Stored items
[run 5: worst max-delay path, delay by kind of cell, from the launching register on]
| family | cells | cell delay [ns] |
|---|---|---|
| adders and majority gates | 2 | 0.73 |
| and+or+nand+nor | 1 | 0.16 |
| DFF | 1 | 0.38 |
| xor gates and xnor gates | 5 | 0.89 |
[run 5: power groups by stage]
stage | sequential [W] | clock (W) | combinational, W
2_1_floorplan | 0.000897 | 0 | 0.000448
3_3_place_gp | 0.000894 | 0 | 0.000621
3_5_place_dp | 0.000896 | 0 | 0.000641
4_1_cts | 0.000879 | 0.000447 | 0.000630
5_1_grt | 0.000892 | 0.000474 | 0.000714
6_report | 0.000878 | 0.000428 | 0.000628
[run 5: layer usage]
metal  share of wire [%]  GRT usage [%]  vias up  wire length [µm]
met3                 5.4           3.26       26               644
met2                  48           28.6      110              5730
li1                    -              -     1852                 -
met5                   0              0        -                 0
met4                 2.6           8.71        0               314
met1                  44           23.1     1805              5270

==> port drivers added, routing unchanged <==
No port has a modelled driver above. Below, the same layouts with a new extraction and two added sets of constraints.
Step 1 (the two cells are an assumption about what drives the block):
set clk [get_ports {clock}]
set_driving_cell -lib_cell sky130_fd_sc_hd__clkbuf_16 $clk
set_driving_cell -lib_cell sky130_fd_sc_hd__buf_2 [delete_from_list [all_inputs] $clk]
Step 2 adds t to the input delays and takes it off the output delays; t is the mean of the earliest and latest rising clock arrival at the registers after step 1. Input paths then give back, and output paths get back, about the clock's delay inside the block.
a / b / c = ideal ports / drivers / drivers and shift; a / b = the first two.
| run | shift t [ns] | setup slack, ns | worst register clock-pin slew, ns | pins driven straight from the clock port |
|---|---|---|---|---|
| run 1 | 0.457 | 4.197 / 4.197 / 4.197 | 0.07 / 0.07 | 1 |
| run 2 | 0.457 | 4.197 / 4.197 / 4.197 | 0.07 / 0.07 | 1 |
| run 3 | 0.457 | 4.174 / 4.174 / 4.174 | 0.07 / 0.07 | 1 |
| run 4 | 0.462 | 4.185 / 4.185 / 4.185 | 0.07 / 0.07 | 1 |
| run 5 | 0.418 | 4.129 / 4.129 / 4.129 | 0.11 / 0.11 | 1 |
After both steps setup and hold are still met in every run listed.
Source: an optimization exercise on an open RTL-to-GDS flow (aim: small area and a short achievable clock period). Production flows keep margins and buffers that such runs may drop. Function not checked in this run: the RTL went through the layout flow alone. Power figures rest on the tool's default switching activity, not on a simulated workload.

--- design/flow/constraint.sdc ---
create_clock -name core_clock -period 5.5 [get_ports {clk}]
set_input_delay 1.1000 -clock core_clock [delete_from_list [all_inputs] [get_ports {clk}]]
set_output_delay 1.1000 -clock core_clock [all_outputs]
set_load 0.01 [all_outputs]
--- design/flow/design.v ---
`timescale 1ns / 1ps
module BankRows(
		input [4:0] x,
		output [2:0] row0,
		output [2:0] row1,
		output [2:0] row2,
		output [2:0] row3
	);
	assign row0 = x[4:2] + {2'b00, x[1:0] == 2'd3};
	assign row1 = x[4:2];
	assign row2 = x[4:2] - {2'b00, x[1:0] == 2'd0};
	assign row3 = x[4:2] - {2'b00, ~x[1]};
endmodule
module AddImm(
		input [7:0] a,
		input [1:0] ic,
		output [7:0] y
	);
	reg [7:0] flip;
	integer k;
	always @(*) begin
		for (k = 0; k < 8; k = k + 1) begin
			case (ic)
				2'd0: flip[k] = 1'b0;
				2'd1: flip[k] = &(a | ~((8'd1 << k) - 8'd1));
				2'd2: flip[k] = (k == 0) ? 1'b0 : ~|(a & ((8'd1 << k) - 8'd2));
				default: flip[k] = ~|(a & ((8'd1 << k) - 8'd1));
			endcase
		end
	end
	assign y = a ^ flip;
endmodule
module BankSel(
		input [1:0] x,
		input [1:0] ic,
		output [1:0] bank
	);
	assign bank = x + ic;
endmodule
`timescale 1ns / 1ps
`timescale 1ns / 1ps
module OpDecoder(
		input [1:0] op,
		output reg [6:0] seg
	);
	always @(op) begin
		case (op)
			2'd0: seg <= 7'b1110111;  
			2'd1: seg <= 7'b0111000;  
			2'd2: seg <= 7'b1101101;  
			2'd3: seg <= 7'b0001110;  
		endcase
	end
endmodule
`timescale 1ns / 1ps
module HexDecoder(
		input [3:0] bcd,
		output [6:0] seg
	);
	assign seg = bcd == 4'd0 ? 7'b0111111 :
		bcd == 4'd1 ? 7'b0000110 :
		bcd == 4'd2 ? 7'b1011011 :
		bcd == 4'd3 ? 7'b1001111 :
		bcd == 4'd4 ? 7'b1100110 :
		bcd == 4'd5 ? 7'b1101101 :
		bcd == 4'd6 ? 7'b1111101 :
		bcd == 4'd7 ? 7'b0000111 :
		bcd == 4'd8 ? 7'b1111111 :
		bcd == 4'd9 ? 7'b1101111 :
		bcd == 4'd10 ? 7'b1110111 :
		bcd == 4'd11 ? 7'b1111100 :
		bcd == 4'd12 ? 7'b0111001 :
		bcd == 4'd13 ? 7'b1011110 :
		bcd == 4'd14 ? 7'b1111001 :
		7'b1110001;
endmodule
module HexDecoder2(
		input [1:0] bcd,
		output reg [6:0] seg
	);
	always @(*) begin
		case (bcd)
			2'd0: seg = 7'b0111111;
			2'd1: seg = 7'b0000110;
			2'd2: seg = 7'b1011011;
			default: seg = 7'b1001111;
		endcase
	end
endmodule
`timescale 1ns / 1ps
module Mux4 #(parameter W = 8) (
		input [1:0] sel,
		input [W-1:0] d0,
		input [W-1:0] d1,
		input [W-1:0] d2,
		input [W-1:0] d3,
		output reg [W-1:0] y
	);
	always @(*) begin
		case (sel)
			2'd0: y = d0;
			2'd1: y = d1;
			2'd2: y = d2;
			default: y = d3;
		endcase
	end
endmodule
module Mux2 #(parameter W = 8) (
		input sel,
		input [W-1:0] d0,
		input [W-1:0] d1,
		output [W-1:0] y
	);
	assign y = sel ? d1 : d0;
endmodule
module NextVal(
		input ld,
		input [7:0] ldata,
		input sel_alt,
		input [7:0] alt,
		input [7:0] hold,
		output [7:0] next
	);
	assign next = ld ? ldata : sel_alt ? alt : hold;
endmodule
`timescale 1ns / 1ps
module BankRead(
		input [2:0] row,
		input [63:0] bytes,
		input [7:0] valid,
		output [7:0] data,
		output v
	);
	wire [8:0] w [0:7];
	genvar r;
	generate
		for (r = 0; r < 8; r = r + 1) begin : g_row
			assign w[r] = {valid[r], bytes[r * 8 +: 8]};
		end
	endgenerate
	wire [8:0] lo, hi;
	Mux4 #(9) mux_lo(.sel(row[1:0]), .d0(w[0]), .d1(w[1]), .d2(w[2]), .d3(w[3]), .y(lo));
	Mux4 #(9) mux_hi(.sel(row[1:0]), .d0(w[4]), .d1(w[5]), .d2(w[6]), .d3(w[7]), .y(hi));
	Mux2 #(9) mux_row(.sel(row[2]), .d0(lo), .d1(hi), .y({v, data}));
endmodule
module MemInit(
		input [4:0] addr,
		output [7:0] value
	);
	assign value = addr[4] ? 8'd0 - {4'd0, addr[3:0]} : {4'd0, addr[3:0]};
endmodule
module LoadMerge(
		input [7:0] data,
		input v,
		input [7:0] init,
		output [7:0] y
	);
	assign y = v ? data : init;
endmodule
module BankWriteDec(
		input [2:0] row,
		input write,
		output [7:0] we
	);
	assign we = {7'd0, write} << row;
endmodule
`timescale 1ns / 1ps
module Microprocessor(
		input clk,
		input reset,
		input [7:0] instruction,
		output reg [7:0] pc,
		output [6:0] display_low,
		output [6:0] display_high,
		output [6:0] display_op,
		output [6:0] display_rs,
		output [6:0] display_rt,
		output [6:0] display_rd,
		output [4:0] display_pc
	);
	wire [1:0] op = instruction[7:6];
	wire [1:0] rs = instruction[5:4];
	wire [1:0] rt = instruction[3:2];
	wire [1:0] rd = instruction[1:0];
	wire [1:0] ic = instruction[1:0];
	wire [7:0] imm = {{7{instruction[1]}}, instruction[0]};
	wire is_add   = op == 2'b00;
	wire is_load  = op == 2'b01;
	wire is_store = op == 2'b10;
	wire is_jump  = op == 2'b11;
	reg [7:0] R [0:3];
	reg [7:0] M [0:31];
	reg [31:0] valid;
	reg [7:0] disp;
	wire [7:0] a, b;
	Mux4 #(8) read_a(.sel(rs), .d0(R[0]), .d1(R[1]), .d2(R[2]), .d3(R[3]), .y(a));
	Mux4 #(8) read_b(.sel(rt), .d0(R[0]), .d1(R[1]), .d2(R[2]), .d3(R[3]), .y(b));
	wire [7:0] sum = a + b;
	wire [7:0] ea;
	AddImm add_imm(.a(a), .ic(ic), .y(ea));
	wire [2:0] rows [0:3][0:3];
	genvar g, h;
	generate
		for (g = 0; g < 4; g = g + 1) begin : g_rows
			BankRows bank_rows(.x(R[g][4:0]), .row0(rows[g][0]), .row1(rows[g][1]),
				.row2(rows[g][2]), .row3(rows[g][3]));
		end
	endgenerate
	wire [1:0] bank;
	BankSel bank_sel(.x(a[1:0]), .ic(ic), .bank(bank));
	wire [2:0] brow [0:3];
	wire [31:0] we;
	wire [7:0] bdata [0:3];
	wire [3:0] bvalid;
	generate
		for (h = 0; h < 4; h = h + 1) begin : g_bank
			wire [2:0] row;
			Mux4 #(3) row_sel(.sel(rs), .d0(rows[0][h]), .d1(rows[1][h]), .d2(rows[2][h]),
				.d3(rows[3][h]), .y(row));
			wire [63:0] bytes;
			wire [7:0] bval;
			for (g = 0; g < 8; g = g + 1) begin : g_byte
				assign bytes[g * 8 +: 8] = M[g * 4 + h];
				assign bval[g] = valid[g * 4 + h];
			end
			BankRead bank_read(.row(row), .bytes(bytes), .valid(bval), .data(bdata[h]), .v(bvalid[h]));
			assign brow[h] = row;
			wire [7:0] bwe;
			BankWriteDec bank_we(.row(row), .write(is_store & (bank == h)), .we(bwe));
			for (g = 0; g < 8; g = g + 1) begin : g_we
				assign we[g * 4 + h] = bwe[g];
			end
		end
	endgenerate
	wire [7:0] ldata;
	wire lvalid;
	Mux4 #(9) data_sel(.sel(bank), .d0({bvalid[0], bdata[0]}), .d1({bvalid[1], bdata[1]}),
		.d2({bvalid[2], bdata[2]}), .d3({bvalid[3], bdata[3]}), .y({lvalid, ldata}));
	wire [7:0] init, mdata;
	wire [2:0] lrow;
	Mux4 #(3) lrow_sel(.sel(bank), .d0(brow[0]), .d1(brow[1]), .d2(brow[2]), .d3(brow[3]), .y(lrow));
	MemInit mem_init(.addr({lrow, bank}), .value(init));
	LoadMerge load_merge(.data(ldata), .v(lvalid), .init(init), .y(mdata));
	wire [7:0] rnext [0:3];
	wire [7:0] dnext;
	generate
		for (g = 0; g < 4; g = g + 1) begin : g_rnext
			NextVal next_r(.ld(is_load & (rt == g)), .ldata(mdata),
				.sel_alt(is_add & (rd == g)), .alt(sum), .hold(R[g]), .next(rnext[g]));
		end
	endgenerate
	NextVal next_d(.ld(is_load), .ldata(mdata), .sel_alt(is_store), .alt(ea), .hold(sum), .next(dnext));
	always @(posedge reset or posedge clk) begin
		if (reset) begin
			R[0] <= 8'd0;
			R[1] <= 8'd0;
			R[2] <= 8'd0;
			R[3] <= 8'd0;
		end else begin
			R[0] <= rnext[0];
			R[1] <= rnext[1];
			R[2] <= rnext[2];
			R[3] <= rnext[3];
		end
	end
	integer i;
	always @(posedge clk) begin
		for (i = 0; i < 32; i = i + 1)
			if (we[i])
				M[i] <= b;
	end
	always @(posedge reset or posedge clk) begin
		if (reset)
			valid <= 32'd0;
		else
			valid <= valid | we;
	end
	always @(posedge reset or posedge clk) begin
		if (reset) begin
			pc <= 8'd0;
			disp <= 8'd0;
		end else begin
			pc <= pc + (is_jump ? imm + 8'd1 : 8'd1);
			disp <= dnext;
		end
	end
	assign display_pc = pc[4:0];
	HexDecoder d_low(.bcd(disp[3:0]), .seg(display_low));
	HexDecoder d_high(.bcd(disp[7:4]), .seg(display_high));
	HexDecoder2 d_rs(.bcd(rs), .seg(display_rs));
	HexDecoder2 d_rt(.bcd(rt), .seg(display_rt));
	HexDecoder2 d_rd(.bcd(rd), .seg(display_rd));
	OpDecoder d_op(.op(op), .seg(display_op));
endmodule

_WHAT TO WORK ON_.
Using only the entries above, output the line with "4.174 | 0.07 / 0.07 | 1 |", the line with "0.11 / 0.11 | 1 |", and all lines between them, exactly as they stand.

_REPLY_.
| run 3 | 0.457 | 4.174 / 4.174 / 4.174 | 0.07 / 0.07 | 1 |
| run 4 | 0.462 | 4.185 / 4.185 / 4.185 | 0.07 / 0.07 | 1 |
| run 5 | 0.418 | 4.129 / 4.129 / 4.129 | 0.11 / 0.11 | 1 |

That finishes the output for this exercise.